━━━━━ RECORDS TO USE ━━━━━

$ cat src/rtl/regfile_write_arbiter.sv
// Register-file write-port arbiter with long-latency result FIFO and pending scoreboard.
// Optional head-starvation stall is enabled by defining REGFILE_ARB_STARVE_EN.
module regfile_write_arbiter
  import regfile_arb_pkg::*;
#(
  parameter int DEPTH        = 2,
  parameter int STARVE_LIMIT = 8
) (
  input  logic                  iClk,
  input  logic                  iRst,
  input  logic                  iPipeWriteEn,
  input  logic [REG_ADDR_W-1:0] iPipeWriteAddr,
  input  logic [REG_DATA_W-1:0] iPipeWriteData,
  input  logic                  iLongIssue,
  input  logic [REG_ADDR_W-1:0] iLongIssueAddr,
  input  logic                  iLongValid,
  input  logic [REG_ADDR_W-1:0] iLongAddr,
  input  logic [REG_DATA_W-1:0] iLongData,
  output logic                  oLongReady,
  input  logic                  iSrc0En,
  input  logic [REG_ADDR_W-1:0] iSrc0Addr,
  input  logic                  iSrc1En,
  input  logic [REG_ADDR_W-1:0] iSrc1Addr,
  input  logic                  iDestEn,
  input  logic [REG_ADDR_W-1:0] iDestAddr,
  output logic                  oStall,
  output logic                  oWriteEn,
  output logic [REG_ADDR_W-1:0] oWriteAddr,
  output logic [REG_DATA_W-1:0] oWriteData,
  output logic                  oBusy
);

  if (DEPTH < 2 || STARVE_LIMIT < 1) begin : g_bad_cfg
    $error("regfile_write_arbiter: DEPTH must be >= 2 and STARVE_LIMIT >= 1");
  end

  logic                  run_q;
  logic                  wen_q, wen_d;
  logic                  wlong_q, wlong_d;
  logic [REG_ADDR_W-1:0] waddr_q, waddr_d;
  logic [REG_DATA_W-1:0] wdata_q, wdata_d;
  logic [REG_COUNT-1:0]  pending_q, pending_d;
  logic [REG_COUNT-1:0]  set_mask, clr_mask;

  wr_req_t fifo_in, fifo_head;
  logic    fifo_full, fifo_empty, fifo_push, fifo_pop;
  logic    pipe_win, hazard, starve;

  // run_q holds ready low while reset is applied and for the release cycle.
  assign oLongReady = run_q & ~fifo_full;
  assign fifo_push  = iLongValid & oLongReady & (iLongAddr != '0);
  assign fifo_in    = '{addr: iLongAddr, data: iLongData};
  assign pipe_win   = iPipeWriteEn & (iPipeWriteAddr != '0);
  assign fifo_pop   = ~pipe_win & ~fifo_empty;

  regfile_arb_fifo #(.DEPTH(DEPTH)) u_fifo (
    .clk_i       (iClk),
    .rst_i       (iRst),
    .push_i      (fifo_push),
    .push_data_i (fifo_in),
    .pop_i       (fifo_pop),
    .head_o      (fifo_head),
    .full_o      (fifo_full),
    .empty_o     (fifo_empty)
  );

  assign hazard = (iSrc0En & pending_q[iSrc0Addr]) |
                  (iSrc1En & pending_q[iSrc1Addr]) |
                  (iDestEn & pending_q[iDestAddr]);
  assign oStall = hazard | starve;
  assign oBusy  = (|pending_q) | ~fifo_empty;

`ifdef REGFILE_ARB_STARVE_EN
  localparam int STARVE_W = $clog2(STARVE_LIMIT + 1);
  localparam logic [STARVE_W-1:0] STARVE_MAX = STARVE_LIMIT[STARVE_W-1:0];

  logic [STARVE_W-1:0] starve_cnt_q;

  always_ff @(posedge iClk or posedge iRst) begin
    if (iRst) begin
      starve_cnt_q <= '0;
    end else if (fifo_empty || fifo_pop) begin
      starve_cnt_q <= '0;
    end else if (starve_cnt_q != STARVE_MAX) begin
      starve_cnt_q <= starve_cnt_q + 1'b1;
    end
  end

  assign starve = (starve_cnt_q == STARVE_MAX);
`else
  assign starve = 1'b0;
`endif

  // NOTE: every always_comb output gets a default first so no path leaves a
  // signal unassigned, which would otherwise infer a latch.
  always_comb begin
    wen_d   = 1'b0;
    wlong_d = 1'b0;
    waddr_d = waddr_q;
    wdata_d = wdata_q;
    if (pipe_win) begin
      wen_d   = 1'b1;
      waddr_d = iPipeWriteAddr;
      wdata_d = iPipeWriteData;
    end else if (!fifo_empty) begin
      wen_d   = 1'b1;
      wlong_d = 1'b1;
      waddr_d = fifo_head.addr;
      wdata_d = fifo_head.data;
    end
  end

  // A new issue wins over a clear of the same register in the same cycle.
  always_comb begin
    set_mask = '0;
    clr_mask = '0;
    if (wen_q && wlong_q)        clr_mask[waddr_q]        = 1'b1;
    if (iLongIssue && !oStall)   set_mask[iLongIssueAddr] = 1'b1;
    pending_d    = (pending_q & ~clr_mask) | set_mask;
    pending_d[0] = 1'b0;
  end

  always_ff @(posedge iClk or posedge iRst) begin
    if (iRst) begin
      run_q     <= 1'b0;
      wen_q     <= 1'b0;
      wlong_q   <= 1'b0;
      waddr_q   <= '0;
      wdata_q   <= '0;
      pending_q <= '0;
    end else begin
      run_q     <= 1'b1;
      wen_q     <= wen_d;
      wlong_q   <= wlong_d;
      waddr_q   <= waddr_d;
      wdata_q   <= wdata_d;
      pending_q <= pending_d;
    end
  end

  assign oWriteEn   = wen_q;
  assign oWriteAddr = waddr_q;
  assign oWriteData = wdata_q;

endmodule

━━━━━

▶ **WORK REQUIRED**:
Only lines holding the string "iPipeWriteData" are wanted; gather each one from the entries above.

▶ **SOLUTION FOR THIS TASK**:
  input  logic [REG_DATA_W-1:0] iPipeWriteData,
      wdata_d = iPipeWriteData;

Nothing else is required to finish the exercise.